Tymczasowa - Małgorzata Hayles

Recenzja książki Tymczasowa
Tymczasowa to debiut literacki Małgorzaty Hayles, której teksty można było znaleźć swego czasu na stronie portalliteracki.pl. Anglistka z zawodu, anglofilka z zamiłowania. To tyle gwoli informacji biograficznych, których garstkę zdecydowałam się przemycić ze względu na to, że to debiutująca pisarka.
Gdybym zobaczyła tylko samą okładkę książki to chyba wahałabym się po nią sięgnąć. Osobie, która nie przeczytała powieści, oprawa może się wydać cukierkowata i kryjąca w swoim wnętrzu babskie romansidło. Natomiast kiedy byłam już po lekturze ta okłada zaczęła do mnie przemawiać. Może faktycznie trochę tego różu za wiele, ale poza tym wszystko się zgadza. Surowo wyglądająca kobieta z ciasno upiętymi włosami, blada twarz z wielkimi niebieskimi oczami. Taka właśnie jest Marta, bohaterka książki, w swojej „tymczasowej” fazie przeobrażeń.
Jako, że nie jestem osobą, która ocenia książkę po okładce, zajrzałam do fragmentów zamieszczonych na stronie wydawnictwa i bez zastanowienia zamówiłam egzemplarz. Nie żałuję wcale czasu z nią spędzonego i powiem więcej, to było bardzo udane spotkanie.
O czym jest Tymczasowa? A właśnie o takiej fazie tymczasowej, którą musi przejść Marta, aby stanąć na nogi i ujrzeć przed sobą światełko nowego życia pełnego. To książka o dojrzewaniu osoby dorosłej, która zamknęła w klatce swoją osobowość, a właściwie całą siebie. Jak zwykle tylko porządny kop od życia jest w stanie obudzić człowieka z letargu, w którym się znajdował. Tak też jest z Martą, kiedy dowiaduje się, że mąż ją zdradza. Początkowo zamyka się w sobie, wije bezpieczne gniazdko w swoim łóżku i robi wszystko, aby nie doszło do kończącej związek rozmowy. Kobieta zaczyna cofać się w przeszłość i analizować swoje postępowanie, wraca myślami do rodzinnego domu, do nierozwiązanych spraw z rodzicami i siostrą. Kiedy w końcu dochodzi do konfrontacji z mężem, który odchodzi do innej kobiety, Marta… czuje ulgę. Wiedziała bowiem, że rozstanie w końcu nastąpi i trwała w męczącym oczekiwaniu.
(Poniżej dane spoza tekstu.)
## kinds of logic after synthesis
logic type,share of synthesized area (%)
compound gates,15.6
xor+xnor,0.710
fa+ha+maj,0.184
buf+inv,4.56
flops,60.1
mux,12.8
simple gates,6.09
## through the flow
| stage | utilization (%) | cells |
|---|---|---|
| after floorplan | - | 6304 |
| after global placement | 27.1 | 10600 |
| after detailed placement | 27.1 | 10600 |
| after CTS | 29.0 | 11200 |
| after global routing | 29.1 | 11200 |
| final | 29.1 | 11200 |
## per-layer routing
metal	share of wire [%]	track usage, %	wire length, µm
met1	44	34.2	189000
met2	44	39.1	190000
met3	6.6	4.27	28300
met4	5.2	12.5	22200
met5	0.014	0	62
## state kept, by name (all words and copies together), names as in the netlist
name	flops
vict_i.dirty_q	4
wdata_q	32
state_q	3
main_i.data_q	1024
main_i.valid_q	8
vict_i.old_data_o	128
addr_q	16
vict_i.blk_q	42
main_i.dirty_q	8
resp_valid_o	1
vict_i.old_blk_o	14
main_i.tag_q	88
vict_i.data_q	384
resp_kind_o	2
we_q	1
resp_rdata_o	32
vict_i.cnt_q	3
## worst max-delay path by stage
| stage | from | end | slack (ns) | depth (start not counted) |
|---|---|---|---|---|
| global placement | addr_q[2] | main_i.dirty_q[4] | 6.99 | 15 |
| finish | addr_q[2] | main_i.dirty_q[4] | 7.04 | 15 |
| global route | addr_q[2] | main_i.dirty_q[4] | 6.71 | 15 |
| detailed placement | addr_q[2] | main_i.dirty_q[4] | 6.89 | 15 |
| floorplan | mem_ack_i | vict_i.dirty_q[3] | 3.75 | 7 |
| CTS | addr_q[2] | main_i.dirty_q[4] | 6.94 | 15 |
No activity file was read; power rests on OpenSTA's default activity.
**config.mk**
```make
export PLATFORM = sky130hd
export DESIGN_NAME = melody_sequencer
export DESIGN_NICKNAME = d
export VERILOG_FILES = /design/src/rtl/mseq_pkg.sv /design/src/rtl/mseq_tempo.sv /design/src/rtl/mseq_addr.sv /design/src/rtl/mseq_score.sv /design/src/rtl/mseq_decode.sv /design/src/rtl/melody_sequencer.sv
export SDC_FILE = /design/constraint.sdc
export NUM_CORES = 1
export LEC_CHECK = 0
export ABC_AREA = 1
export BUFFER_PORTS_ARGS = -buffer_cell sky130_fd_sc_hd__buf_2
export CORE_MARGIN = 4
export CORE_UTILIZATION = 45
export DETAILED_ROUTE_END_ITERATION = 8
export PLACE_DENSITY = 0.71
export SLEW_MARGIN = 5
export SYNTH_ARGS = -nofsm -noshare
export SYNTH_HDL_FRONTEND = slang
export SYNTH_SLANG_ARGS = --single-unit
```
**constraint.sdc**
```tcl
create_clock -name clk -period 12.9 [get_ports clk]
set_input_delay 0.645 -clock clk [delete_from_list [all_inputs] [get_ports clk]]
set_output_delay 0.645 -clock clk [all_outputs]
set_load 0.01 [all_outputs]
```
Ulgę przynosi jej też jednak otwarcie klatki. Okazuje się, że bohaterka nie ma swojej osobowości, oddała ją mężowi, dzieciom, mamie, siostrze. Zawsze była dobra w byciu drugoplanowym bohaterem. Na szóstkę z plusem potrafiła sprawić, że nikt jej nie zauważał, jak gdyby rozpłynęła się Marta kobieta, a została Marta matka, Marta żona, Marta córka i Marta siostra. Marta żona ma długie włosy, bo takie lubił Tomek, mąż. Z tego samego powodu należała do koła żon, mieszkała w domu, którego wystrój można określić jako surową nowoczesność, gotowała, sprzątała, prała i prasowała. Marta matka zajmuje się sama dwójką bobasów, potem dzieciaków i wreszcie nastolatków. I dla nich znów pierze, gotuje, sprząta, chodzi na wywiadówki. Taka rola. Marta-córka schodzi na drugi plan, gdy rodzi się siostra Dagny. Staje się wtedy mistrzynią kamuflażu, kimś kogo nie ma.
Każda kobieta gra pewne role, bardziej czy mniej narzucone przez społeczeństwo. Jeśli jednak któraś z ról tłamsi nasze bycie tylko samą kobietą, to z czasem zaczynamy wariować. Ileż bowiem czasu można grać to samo. Żaden aktor by tego nie wytrzymał:
Jesteś żoną, matką, córką, siostrą, przyjaciółką,
synową. Jesteś kobietą.
Pewne role „grasz” od urodzenia, inne przybierasz
lub są ci narzucone.
Z niektórymi z nich się zrastasz niemal bez jednego
szwu, inne jak gorset lub klatka – początkowo
ograniczają swobodę, by z czasem wytyczyć granice
Twojego „ja” i ukształtować to, kim jesteś i jak jesteś
Postrzegana*.

Marta nie zrosła się bezszwowo ze swoimi rolami, ponieważ przez nie przestała być. Nie było więc możliwości, żeby pewnego dnia klatka nie pękła, lub nie została zdjęta na siłę i z zaskoczenia. Patrząc na sprawę z tej strony, dochodzimy do wniosku, że dobrze się stało. Może to zabrzmi banałem, ale zazwyczaj potrzebujemy silnego wstrząsu, aby zrozumieć swoje dziwne postępowanie, to że sami siebie czasem nieświadomi niszczymy. Marcie zajęło rok czasu poznanie siebie, wykształcenie swojej osobowości, swojego ja, zaakceptowanie faktu, że jest kobietą, która może decydować o swojej fryzurze, ubiorze, o tym gdzie pojedzie na wakacje i jaką pracę przyjmie. Jej przemiany poznajemy z perspektywy narracji pierwszoosobowej, ale także miejscami pojawiają się kartki z pamiętnika córki Leny i maile pisane przez Johna, partnera siostry Dagny. Kilka razy też autorka oddaje głos mężowi, który do końca nie jest tutaj czarną owcą.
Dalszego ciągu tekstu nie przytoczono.